Collected data entries
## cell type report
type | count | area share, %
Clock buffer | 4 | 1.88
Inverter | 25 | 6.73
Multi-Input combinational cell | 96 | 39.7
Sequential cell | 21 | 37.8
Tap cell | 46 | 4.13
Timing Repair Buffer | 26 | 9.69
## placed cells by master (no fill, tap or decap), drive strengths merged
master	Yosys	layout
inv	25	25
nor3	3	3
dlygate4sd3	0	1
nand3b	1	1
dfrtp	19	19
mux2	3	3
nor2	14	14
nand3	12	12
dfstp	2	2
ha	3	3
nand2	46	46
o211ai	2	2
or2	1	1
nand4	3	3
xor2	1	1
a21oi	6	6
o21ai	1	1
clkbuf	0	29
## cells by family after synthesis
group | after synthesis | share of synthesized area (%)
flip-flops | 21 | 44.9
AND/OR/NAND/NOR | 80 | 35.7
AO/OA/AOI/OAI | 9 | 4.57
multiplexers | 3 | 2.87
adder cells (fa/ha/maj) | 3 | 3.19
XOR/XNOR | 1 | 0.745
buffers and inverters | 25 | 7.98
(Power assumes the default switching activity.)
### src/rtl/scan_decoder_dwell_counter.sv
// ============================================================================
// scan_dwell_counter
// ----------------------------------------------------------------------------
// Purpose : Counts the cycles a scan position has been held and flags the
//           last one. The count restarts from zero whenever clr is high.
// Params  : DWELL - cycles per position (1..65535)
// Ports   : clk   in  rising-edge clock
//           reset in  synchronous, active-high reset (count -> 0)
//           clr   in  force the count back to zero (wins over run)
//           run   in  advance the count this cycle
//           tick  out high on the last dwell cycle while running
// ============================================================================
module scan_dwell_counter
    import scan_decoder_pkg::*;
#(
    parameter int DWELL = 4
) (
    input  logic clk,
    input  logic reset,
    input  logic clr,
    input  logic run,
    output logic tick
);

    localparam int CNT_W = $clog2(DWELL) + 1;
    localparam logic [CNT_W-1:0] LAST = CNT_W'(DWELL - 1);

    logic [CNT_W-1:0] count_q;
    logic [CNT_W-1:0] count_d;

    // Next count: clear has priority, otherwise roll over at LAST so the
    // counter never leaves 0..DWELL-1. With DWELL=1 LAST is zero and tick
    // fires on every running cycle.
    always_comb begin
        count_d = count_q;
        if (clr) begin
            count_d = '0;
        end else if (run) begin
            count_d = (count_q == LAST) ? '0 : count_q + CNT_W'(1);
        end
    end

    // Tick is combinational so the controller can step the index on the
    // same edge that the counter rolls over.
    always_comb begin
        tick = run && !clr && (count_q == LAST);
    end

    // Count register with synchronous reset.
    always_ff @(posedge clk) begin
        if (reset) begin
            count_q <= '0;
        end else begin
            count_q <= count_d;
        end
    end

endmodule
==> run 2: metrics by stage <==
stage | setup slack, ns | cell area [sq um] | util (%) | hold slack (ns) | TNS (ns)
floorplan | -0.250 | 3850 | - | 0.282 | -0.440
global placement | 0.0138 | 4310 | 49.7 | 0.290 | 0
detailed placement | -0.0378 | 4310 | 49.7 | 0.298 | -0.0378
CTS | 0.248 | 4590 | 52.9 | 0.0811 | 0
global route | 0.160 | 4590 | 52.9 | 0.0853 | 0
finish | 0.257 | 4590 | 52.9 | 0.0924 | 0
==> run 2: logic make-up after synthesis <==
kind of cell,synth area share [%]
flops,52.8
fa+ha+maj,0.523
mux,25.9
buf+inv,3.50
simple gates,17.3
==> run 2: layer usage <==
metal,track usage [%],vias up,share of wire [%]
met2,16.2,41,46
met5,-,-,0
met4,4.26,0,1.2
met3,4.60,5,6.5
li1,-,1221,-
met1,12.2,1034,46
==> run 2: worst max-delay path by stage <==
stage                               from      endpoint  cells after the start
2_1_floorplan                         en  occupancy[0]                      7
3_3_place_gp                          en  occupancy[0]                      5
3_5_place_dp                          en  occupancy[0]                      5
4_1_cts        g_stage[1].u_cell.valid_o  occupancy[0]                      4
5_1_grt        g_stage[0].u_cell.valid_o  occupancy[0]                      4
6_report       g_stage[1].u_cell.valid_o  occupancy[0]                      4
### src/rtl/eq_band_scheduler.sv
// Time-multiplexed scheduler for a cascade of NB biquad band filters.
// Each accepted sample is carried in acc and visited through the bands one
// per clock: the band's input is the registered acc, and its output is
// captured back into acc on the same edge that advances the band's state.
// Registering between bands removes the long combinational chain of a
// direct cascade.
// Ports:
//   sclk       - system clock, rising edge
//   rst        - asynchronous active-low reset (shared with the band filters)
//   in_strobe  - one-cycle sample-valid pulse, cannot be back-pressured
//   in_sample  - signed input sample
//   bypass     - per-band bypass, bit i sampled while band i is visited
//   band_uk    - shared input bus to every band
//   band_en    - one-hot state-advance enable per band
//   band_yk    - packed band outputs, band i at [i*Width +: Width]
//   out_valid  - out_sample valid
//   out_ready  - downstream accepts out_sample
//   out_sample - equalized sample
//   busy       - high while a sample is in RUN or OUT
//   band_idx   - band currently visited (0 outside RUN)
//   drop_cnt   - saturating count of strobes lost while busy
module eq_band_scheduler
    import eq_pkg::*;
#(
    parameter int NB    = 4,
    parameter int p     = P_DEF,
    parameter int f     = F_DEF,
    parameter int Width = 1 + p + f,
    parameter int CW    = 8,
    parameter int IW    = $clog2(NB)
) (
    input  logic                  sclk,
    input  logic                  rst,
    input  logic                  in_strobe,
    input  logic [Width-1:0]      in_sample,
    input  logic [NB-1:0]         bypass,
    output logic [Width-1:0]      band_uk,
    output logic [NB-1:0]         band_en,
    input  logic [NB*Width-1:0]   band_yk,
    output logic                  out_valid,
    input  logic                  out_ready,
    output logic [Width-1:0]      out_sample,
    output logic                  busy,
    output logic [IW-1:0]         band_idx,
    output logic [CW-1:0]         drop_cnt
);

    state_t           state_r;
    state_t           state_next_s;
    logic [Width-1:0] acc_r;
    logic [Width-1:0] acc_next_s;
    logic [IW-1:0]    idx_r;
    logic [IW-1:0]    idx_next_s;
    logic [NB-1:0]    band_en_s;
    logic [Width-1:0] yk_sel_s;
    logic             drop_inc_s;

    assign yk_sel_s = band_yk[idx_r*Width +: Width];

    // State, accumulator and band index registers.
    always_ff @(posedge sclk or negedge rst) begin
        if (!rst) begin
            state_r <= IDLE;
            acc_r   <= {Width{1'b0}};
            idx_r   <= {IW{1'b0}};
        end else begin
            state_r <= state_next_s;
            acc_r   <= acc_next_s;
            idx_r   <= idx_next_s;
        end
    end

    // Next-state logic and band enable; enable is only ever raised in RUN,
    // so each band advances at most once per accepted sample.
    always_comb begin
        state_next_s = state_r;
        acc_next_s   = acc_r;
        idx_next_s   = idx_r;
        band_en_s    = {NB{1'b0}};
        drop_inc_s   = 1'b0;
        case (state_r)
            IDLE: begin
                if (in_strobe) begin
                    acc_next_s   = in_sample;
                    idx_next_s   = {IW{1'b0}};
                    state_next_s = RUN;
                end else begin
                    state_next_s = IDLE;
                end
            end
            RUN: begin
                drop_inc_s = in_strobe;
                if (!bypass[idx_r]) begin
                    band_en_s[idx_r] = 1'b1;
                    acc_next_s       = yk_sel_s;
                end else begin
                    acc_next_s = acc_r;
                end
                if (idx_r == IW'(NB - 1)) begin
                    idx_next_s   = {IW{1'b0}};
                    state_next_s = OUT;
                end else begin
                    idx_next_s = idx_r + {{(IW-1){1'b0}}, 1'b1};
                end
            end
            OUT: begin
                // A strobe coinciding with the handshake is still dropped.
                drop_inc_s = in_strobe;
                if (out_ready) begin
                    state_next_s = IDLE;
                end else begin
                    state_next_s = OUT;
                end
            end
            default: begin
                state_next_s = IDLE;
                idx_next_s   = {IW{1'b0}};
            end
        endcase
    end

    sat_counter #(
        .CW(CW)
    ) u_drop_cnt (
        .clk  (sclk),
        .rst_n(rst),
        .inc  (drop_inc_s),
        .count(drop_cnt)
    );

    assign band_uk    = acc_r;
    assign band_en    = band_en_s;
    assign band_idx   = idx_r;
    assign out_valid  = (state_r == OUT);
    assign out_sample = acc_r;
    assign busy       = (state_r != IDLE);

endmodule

(PROBLEM STATEMENT): Your task is to find every line above containing the word "usage" and copy it.

(SOLUTION TO THIS EXERCISE):
==> run 2: layer usage <==
metal,track usage [%],vias up,share of wire [%]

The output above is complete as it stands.